## What you have to do:
What is the number of lines in the data that include the string "flip"? Give it by itself.

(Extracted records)
__________

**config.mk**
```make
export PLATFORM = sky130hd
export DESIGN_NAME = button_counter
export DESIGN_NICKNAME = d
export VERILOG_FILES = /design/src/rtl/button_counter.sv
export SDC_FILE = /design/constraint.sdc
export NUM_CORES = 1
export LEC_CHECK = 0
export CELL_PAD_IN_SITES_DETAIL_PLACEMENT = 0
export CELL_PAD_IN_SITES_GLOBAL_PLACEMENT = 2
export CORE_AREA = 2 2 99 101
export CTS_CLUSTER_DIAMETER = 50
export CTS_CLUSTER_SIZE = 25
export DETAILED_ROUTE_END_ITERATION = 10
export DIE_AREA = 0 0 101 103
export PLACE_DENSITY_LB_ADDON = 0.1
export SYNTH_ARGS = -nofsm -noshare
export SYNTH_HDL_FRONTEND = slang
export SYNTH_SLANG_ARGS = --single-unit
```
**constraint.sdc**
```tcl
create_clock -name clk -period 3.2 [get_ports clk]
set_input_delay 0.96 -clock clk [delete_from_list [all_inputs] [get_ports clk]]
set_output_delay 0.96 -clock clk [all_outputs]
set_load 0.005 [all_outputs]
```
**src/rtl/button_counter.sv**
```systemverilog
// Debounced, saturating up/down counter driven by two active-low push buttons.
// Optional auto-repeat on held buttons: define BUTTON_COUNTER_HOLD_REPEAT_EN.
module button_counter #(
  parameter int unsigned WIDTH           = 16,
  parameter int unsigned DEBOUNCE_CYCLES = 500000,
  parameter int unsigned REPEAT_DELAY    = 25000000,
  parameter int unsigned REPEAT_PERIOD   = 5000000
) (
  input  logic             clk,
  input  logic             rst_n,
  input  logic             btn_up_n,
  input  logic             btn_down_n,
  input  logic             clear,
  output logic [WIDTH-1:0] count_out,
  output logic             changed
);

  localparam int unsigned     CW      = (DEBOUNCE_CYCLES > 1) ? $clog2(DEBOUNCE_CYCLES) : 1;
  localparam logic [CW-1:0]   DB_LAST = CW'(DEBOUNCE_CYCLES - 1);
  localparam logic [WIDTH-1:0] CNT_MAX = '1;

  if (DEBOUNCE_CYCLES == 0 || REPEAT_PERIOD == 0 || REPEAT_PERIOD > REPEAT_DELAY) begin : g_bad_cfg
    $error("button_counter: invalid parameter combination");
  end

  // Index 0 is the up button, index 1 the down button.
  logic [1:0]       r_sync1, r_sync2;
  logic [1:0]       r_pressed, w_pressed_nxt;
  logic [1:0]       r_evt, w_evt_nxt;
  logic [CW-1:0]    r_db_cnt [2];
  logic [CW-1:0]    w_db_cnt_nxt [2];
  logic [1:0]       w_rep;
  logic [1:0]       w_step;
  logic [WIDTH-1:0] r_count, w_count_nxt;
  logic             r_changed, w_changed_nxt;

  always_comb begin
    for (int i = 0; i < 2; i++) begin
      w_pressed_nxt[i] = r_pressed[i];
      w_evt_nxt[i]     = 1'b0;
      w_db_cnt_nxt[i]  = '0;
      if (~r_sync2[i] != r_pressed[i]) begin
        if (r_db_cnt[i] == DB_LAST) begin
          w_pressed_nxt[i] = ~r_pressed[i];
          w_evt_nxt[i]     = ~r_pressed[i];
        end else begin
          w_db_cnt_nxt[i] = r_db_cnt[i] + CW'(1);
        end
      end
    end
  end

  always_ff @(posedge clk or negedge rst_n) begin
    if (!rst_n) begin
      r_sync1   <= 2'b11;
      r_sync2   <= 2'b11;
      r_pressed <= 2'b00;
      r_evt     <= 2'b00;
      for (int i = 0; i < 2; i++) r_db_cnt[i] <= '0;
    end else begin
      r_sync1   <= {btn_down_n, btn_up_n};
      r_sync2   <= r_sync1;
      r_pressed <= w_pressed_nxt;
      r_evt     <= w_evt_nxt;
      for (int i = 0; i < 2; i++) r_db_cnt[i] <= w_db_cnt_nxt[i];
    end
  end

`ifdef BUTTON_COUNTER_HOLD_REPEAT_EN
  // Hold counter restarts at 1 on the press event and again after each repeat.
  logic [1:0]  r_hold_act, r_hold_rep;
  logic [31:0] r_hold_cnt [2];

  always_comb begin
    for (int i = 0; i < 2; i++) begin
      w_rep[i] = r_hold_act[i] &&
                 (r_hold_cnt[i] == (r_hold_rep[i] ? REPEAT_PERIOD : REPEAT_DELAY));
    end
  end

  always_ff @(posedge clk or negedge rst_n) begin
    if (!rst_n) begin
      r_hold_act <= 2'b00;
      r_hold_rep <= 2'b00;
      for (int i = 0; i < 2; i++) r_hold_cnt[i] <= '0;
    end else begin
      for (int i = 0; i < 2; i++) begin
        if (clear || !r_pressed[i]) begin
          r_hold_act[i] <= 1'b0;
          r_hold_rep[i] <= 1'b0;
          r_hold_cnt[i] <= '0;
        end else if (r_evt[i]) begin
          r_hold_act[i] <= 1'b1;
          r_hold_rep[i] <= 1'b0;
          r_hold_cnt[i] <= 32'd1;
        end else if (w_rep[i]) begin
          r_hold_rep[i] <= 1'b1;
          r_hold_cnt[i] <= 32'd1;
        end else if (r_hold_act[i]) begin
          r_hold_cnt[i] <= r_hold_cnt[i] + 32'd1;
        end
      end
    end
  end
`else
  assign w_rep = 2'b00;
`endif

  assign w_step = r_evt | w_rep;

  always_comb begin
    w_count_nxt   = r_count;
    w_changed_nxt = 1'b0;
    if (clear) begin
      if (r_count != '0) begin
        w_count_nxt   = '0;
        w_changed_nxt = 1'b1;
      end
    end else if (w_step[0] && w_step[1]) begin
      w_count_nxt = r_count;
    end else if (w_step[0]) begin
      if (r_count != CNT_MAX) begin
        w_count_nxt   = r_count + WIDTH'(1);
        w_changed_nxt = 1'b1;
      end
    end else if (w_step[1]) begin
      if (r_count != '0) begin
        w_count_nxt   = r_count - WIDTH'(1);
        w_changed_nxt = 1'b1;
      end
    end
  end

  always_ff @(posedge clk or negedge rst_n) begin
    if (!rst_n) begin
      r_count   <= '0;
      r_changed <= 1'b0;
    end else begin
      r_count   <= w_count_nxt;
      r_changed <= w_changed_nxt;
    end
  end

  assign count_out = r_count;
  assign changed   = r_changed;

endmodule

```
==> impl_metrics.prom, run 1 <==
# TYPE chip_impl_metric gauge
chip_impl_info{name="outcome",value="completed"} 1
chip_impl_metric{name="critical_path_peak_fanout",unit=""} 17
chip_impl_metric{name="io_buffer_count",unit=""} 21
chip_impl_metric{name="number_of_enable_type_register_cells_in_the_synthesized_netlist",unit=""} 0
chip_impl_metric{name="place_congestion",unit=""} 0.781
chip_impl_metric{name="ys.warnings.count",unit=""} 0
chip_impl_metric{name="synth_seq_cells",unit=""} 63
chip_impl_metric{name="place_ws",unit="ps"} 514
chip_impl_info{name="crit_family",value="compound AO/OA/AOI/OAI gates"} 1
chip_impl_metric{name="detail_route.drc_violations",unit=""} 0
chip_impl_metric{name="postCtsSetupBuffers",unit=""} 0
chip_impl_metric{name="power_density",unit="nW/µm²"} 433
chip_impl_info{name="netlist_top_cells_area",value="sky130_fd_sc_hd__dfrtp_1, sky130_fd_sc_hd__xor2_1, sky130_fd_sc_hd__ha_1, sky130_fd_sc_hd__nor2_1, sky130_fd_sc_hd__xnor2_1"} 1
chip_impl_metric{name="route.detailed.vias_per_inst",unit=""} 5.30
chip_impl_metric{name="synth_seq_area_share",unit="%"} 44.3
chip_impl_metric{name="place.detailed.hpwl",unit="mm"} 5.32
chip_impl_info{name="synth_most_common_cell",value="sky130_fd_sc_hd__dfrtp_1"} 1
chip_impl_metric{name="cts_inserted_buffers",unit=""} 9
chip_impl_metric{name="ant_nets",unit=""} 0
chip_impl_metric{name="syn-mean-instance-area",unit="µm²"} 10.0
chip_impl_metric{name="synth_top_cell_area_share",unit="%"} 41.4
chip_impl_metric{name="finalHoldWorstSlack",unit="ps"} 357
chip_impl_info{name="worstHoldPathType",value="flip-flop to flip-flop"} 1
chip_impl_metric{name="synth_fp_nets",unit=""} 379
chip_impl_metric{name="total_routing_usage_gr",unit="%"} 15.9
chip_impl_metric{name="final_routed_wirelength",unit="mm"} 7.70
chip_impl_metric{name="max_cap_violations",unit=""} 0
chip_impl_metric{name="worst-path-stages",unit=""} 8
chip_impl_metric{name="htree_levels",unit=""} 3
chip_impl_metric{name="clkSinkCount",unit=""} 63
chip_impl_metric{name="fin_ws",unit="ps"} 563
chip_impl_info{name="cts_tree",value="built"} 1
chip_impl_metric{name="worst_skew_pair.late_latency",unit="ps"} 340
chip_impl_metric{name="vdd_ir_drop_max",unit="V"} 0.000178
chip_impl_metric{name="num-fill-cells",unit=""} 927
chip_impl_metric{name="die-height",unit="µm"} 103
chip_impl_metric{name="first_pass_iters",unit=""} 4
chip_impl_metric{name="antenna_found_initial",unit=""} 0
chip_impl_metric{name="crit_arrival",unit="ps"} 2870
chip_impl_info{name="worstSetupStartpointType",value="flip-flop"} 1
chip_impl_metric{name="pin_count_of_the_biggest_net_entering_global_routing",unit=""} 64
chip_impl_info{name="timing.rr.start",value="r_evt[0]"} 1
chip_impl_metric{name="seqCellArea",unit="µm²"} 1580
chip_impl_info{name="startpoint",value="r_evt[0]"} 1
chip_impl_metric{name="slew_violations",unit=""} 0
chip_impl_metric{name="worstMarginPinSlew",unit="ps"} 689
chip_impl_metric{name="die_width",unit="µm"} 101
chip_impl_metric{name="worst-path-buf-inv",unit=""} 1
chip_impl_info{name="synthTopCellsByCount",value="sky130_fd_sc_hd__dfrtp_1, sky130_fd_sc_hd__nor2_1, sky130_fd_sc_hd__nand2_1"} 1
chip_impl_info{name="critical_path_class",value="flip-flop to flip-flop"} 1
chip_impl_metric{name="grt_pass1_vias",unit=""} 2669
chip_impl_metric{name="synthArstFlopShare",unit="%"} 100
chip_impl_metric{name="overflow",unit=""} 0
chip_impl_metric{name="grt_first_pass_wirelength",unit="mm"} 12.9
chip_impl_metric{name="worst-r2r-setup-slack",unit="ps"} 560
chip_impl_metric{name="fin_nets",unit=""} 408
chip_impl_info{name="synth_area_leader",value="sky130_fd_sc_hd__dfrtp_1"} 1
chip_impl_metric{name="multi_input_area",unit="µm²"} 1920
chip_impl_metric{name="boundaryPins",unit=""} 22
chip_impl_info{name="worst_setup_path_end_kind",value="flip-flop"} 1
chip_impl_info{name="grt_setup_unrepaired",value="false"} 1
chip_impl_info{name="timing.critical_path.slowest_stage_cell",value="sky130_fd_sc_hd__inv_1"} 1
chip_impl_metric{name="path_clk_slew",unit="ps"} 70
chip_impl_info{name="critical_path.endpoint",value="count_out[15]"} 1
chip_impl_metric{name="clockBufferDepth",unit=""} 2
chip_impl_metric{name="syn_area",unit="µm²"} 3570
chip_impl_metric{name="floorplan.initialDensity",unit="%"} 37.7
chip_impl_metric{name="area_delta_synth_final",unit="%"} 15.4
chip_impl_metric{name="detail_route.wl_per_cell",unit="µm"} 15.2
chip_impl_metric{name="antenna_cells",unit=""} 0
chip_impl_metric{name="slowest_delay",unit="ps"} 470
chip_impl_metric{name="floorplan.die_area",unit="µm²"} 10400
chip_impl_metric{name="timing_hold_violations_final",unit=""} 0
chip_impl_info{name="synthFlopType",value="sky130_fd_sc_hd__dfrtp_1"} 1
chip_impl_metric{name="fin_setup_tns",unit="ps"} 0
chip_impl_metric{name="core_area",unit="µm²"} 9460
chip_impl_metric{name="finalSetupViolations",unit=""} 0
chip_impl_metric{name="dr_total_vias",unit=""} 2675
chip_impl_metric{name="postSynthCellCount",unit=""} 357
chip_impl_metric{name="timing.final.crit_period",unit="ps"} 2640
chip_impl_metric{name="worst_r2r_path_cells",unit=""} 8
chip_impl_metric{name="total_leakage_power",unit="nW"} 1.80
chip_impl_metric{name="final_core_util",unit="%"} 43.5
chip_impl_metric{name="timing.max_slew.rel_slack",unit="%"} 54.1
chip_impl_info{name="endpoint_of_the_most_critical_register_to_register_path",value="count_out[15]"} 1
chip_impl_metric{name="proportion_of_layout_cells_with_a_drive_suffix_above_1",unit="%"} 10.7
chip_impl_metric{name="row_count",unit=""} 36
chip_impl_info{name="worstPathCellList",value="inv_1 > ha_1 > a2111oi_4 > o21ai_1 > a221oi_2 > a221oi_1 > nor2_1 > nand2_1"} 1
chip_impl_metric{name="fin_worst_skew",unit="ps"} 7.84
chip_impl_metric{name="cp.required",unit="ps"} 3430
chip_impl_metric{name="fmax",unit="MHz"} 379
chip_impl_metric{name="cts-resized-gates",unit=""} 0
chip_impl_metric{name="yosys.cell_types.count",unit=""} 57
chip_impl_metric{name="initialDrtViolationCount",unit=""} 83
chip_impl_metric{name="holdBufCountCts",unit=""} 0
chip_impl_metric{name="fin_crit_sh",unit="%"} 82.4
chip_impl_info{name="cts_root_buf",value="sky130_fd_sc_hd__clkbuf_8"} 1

__________

## Reply to the task:
4